● **What needs to be done**
Check every line of the entries for the string "LastStep" and return the ones that contain it.

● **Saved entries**
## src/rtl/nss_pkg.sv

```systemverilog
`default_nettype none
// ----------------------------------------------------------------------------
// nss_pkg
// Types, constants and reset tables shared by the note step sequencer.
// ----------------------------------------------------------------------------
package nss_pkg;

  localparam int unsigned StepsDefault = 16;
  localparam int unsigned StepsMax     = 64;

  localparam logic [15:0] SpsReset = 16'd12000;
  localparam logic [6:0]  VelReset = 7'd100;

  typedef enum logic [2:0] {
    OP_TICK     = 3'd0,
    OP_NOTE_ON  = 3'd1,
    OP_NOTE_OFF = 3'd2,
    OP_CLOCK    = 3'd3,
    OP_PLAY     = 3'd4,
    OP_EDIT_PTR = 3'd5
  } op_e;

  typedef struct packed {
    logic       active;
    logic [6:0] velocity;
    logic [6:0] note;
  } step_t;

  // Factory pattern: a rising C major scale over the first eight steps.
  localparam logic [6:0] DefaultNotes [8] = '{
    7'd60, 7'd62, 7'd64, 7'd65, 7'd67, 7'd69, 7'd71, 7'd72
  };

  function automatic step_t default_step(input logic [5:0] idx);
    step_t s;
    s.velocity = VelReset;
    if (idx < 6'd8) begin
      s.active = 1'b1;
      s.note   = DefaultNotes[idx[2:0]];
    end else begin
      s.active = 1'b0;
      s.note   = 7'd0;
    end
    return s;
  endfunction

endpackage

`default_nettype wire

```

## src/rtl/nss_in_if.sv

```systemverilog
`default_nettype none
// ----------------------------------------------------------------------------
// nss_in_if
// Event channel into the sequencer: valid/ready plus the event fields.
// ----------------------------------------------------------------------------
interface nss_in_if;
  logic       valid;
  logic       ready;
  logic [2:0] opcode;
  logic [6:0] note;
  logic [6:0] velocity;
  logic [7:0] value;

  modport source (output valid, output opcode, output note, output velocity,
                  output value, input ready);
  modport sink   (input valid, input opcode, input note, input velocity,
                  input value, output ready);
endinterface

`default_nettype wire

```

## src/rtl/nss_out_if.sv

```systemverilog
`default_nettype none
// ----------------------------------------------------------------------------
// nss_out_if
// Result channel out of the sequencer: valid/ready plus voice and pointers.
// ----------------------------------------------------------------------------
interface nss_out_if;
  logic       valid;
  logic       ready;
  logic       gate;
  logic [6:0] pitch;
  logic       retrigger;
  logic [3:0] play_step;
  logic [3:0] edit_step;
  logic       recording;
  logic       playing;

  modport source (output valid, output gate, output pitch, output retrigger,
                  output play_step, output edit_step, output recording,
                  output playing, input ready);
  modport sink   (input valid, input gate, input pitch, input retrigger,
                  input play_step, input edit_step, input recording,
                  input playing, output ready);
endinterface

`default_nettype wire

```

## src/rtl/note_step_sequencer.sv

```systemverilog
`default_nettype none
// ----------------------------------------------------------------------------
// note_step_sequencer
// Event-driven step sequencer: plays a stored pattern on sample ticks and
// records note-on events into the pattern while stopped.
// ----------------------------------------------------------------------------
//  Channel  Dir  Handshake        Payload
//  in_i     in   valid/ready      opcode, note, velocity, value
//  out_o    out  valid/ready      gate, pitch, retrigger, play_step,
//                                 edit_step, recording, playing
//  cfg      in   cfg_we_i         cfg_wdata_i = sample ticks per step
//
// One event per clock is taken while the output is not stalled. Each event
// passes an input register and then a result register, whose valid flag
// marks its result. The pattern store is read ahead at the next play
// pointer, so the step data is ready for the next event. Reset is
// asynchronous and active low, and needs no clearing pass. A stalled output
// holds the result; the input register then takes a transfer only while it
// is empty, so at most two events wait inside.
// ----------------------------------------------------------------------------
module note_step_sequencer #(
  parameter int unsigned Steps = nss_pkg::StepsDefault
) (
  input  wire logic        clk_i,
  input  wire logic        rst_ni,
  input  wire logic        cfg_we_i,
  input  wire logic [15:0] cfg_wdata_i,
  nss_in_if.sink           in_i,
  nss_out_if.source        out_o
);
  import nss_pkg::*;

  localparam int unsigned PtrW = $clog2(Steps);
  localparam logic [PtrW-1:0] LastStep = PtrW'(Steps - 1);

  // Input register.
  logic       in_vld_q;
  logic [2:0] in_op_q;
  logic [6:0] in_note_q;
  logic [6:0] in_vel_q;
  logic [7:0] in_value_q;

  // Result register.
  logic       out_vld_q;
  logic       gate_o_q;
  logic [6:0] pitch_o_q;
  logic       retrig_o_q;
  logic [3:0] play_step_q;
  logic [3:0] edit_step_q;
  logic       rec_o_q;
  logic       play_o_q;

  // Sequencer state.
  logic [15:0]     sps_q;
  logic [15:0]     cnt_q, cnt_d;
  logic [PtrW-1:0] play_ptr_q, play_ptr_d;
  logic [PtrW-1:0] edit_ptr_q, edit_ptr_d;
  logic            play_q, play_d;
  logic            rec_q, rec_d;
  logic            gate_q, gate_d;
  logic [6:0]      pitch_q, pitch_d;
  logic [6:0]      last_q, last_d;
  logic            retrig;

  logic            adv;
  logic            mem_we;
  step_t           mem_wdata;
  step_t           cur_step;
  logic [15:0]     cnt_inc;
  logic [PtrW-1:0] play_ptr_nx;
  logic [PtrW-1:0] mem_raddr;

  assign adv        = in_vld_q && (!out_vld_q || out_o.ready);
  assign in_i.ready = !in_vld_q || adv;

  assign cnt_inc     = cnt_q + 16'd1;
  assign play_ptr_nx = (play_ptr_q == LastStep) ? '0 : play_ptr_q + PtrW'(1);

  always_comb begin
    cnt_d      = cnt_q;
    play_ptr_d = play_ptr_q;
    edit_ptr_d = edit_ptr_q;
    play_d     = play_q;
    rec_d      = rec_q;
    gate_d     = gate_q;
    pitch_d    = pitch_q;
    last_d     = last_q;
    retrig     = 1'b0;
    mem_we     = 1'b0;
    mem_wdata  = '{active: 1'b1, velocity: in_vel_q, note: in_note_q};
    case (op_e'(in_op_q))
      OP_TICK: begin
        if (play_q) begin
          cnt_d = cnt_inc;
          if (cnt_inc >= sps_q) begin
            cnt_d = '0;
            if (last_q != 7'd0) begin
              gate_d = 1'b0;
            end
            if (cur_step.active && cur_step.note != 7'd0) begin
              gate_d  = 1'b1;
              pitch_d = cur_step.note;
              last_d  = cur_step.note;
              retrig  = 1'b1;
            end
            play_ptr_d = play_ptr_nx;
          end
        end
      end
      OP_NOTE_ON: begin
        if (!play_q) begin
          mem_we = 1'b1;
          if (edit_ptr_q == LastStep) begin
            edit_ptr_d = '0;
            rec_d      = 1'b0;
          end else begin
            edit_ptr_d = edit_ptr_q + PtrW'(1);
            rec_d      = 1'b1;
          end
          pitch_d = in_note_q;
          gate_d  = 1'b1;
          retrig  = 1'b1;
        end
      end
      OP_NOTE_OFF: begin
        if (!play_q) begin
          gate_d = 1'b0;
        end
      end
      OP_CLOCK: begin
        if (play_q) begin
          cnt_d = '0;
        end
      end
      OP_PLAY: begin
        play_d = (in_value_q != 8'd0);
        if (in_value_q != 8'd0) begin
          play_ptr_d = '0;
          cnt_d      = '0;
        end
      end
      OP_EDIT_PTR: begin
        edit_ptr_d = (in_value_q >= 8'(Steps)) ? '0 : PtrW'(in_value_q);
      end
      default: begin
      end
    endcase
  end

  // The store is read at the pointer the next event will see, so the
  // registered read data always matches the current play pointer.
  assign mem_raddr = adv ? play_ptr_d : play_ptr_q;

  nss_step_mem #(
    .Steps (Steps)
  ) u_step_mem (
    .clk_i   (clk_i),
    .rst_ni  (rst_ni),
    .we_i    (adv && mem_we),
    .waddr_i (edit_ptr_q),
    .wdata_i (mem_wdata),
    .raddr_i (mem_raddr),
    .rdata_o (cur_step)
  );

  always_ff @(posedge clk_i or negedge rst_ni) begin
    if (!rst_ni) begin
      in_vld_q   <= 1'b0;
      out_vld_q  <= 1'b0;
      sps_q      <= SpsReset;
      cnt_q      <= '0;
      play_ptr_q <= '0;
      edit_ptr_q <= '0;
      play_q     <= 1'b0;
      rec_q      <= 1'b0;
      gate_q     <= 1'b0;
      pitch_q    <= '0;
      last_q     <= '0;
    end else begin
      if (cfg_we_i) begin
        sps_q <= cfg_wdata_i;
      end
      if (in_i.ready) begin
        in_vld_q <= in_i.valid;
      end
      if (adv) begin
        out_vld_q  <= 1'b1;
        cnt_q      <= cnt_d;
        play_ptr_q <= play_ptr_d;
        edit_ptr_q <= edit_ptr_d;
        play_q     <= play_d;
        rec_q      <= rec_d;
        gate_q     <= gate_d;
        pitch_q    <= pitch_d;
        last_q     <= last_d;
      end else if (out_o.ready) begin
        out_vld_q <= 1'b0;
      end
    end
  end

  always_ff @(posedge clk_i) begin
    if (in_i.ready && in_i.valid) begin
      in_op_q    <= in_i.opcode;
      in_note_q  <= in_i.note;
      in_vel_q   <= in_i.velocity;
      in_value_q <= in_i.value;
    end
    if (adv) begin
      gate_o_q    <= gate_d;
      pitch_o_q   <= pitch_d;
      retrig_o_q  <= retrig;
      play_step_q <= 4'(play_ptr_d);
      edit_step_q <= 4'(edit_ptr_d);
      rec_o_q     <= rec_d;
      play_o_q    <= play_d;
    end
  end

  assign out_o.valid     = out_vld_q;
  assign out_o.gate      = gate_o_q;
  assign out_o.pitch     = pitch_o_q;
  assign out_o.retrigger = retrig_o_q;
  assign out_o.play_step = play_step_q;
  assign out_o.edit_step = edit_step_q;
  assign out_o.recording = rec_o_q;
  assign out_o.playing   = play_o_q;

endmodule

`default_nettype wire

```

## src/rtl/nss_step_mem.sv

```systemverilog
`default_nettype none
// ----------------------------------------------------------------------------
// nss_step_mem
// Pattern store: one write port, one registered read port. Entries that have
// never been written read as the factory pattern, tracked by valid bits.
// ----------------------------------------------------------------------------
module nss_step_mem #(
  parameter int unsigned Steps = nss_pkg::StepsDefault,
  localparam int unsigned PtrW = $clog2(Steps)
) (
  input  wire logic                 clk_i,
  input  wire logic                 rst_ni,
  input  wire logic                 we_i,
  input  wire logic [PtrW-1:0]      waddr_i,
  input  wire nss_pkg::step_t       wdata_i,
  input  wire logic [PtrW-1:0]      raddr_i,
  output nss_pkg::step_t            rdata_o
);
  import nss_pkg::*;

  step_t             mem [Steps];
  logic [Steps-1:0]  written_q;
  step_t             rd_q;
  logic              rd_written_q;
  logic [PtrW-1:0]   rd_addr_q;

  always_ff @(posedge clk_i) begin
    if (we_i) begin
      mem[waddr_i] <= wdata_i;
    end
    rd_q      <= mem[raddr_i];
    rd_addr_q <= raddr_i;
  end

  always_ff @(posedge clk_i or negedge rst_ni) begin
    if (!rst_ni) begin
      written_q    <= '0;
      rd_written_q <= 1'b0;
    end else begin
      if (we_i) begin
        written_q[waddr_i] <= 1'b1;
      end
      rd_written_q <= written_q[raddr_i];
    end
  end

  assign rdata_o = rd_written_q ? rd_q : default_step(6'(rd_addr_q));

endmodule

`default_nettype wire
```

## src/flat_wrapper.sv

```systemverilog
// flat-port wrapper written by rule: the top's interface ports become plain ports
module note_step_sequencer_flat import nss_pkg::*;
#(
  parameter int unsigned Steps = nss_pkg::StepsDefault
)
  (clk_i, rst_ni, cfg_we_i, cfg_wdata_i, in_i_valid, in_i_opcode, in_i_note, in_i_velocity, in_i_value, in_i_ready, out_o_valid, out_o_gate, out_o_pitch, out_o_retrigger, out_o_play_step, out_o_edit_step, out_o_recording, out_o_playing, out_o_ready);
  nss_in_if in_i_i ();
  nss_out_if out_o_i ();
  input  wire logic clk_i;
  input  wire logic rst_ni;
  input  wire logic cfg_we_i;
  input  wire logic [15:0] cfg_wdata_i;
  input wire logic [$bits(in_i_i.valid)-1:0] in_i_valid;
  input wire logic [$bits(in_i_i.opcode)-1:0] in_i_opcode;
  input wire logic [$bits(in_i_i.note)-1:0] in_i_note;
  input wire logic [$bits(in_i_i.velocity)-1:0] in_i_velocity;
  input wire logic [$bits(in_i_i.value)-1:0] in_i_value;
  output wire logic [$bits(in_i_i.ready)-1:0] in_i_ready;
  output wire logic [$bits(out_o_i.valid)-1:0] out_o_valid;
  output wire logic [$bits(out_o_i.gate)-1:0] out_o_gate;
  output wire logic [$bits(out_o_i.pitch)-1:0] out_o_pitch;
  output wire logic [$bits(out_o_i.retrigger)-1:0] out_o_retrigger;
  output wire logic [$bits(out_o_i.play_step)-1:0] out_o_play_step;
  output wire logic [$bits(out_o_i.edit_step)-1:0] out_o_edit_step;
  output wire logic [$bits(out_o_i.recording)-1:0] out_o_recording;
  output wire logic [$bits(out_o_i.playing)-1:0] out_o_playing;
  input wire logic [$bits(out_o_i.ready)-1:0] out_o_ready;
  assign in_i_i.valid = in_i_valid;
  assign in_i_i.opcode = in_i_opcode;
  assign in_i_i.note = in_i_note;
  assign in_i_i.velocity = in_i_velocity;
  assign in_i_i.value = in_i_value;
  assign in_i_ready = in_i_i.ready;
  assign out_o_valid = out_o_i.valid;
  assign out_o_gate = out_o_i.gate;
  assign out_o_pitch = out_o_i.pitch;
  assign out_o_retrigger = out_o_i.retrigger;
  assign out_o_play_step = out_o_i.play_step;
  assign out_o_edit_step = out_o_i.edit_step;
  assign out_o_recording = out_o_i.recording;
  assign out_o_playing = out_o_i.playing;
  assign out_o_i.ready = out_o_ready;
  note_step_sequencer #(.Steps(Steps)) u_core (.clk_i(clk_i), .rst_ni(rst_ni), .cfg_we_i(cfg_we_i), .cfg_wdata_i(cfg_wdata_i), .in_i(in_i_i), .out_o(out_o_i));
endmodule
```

● **Response area**
  localparam logic [PtrW-1:0] LastStep = PtrW'(Steps - 1);
  assign play_ptr_nx = (play_ptr_q == LastStep) ? '0 : play_ptr_q + PtrW'(1);
          if (edit_ptr_q == LastStep) begin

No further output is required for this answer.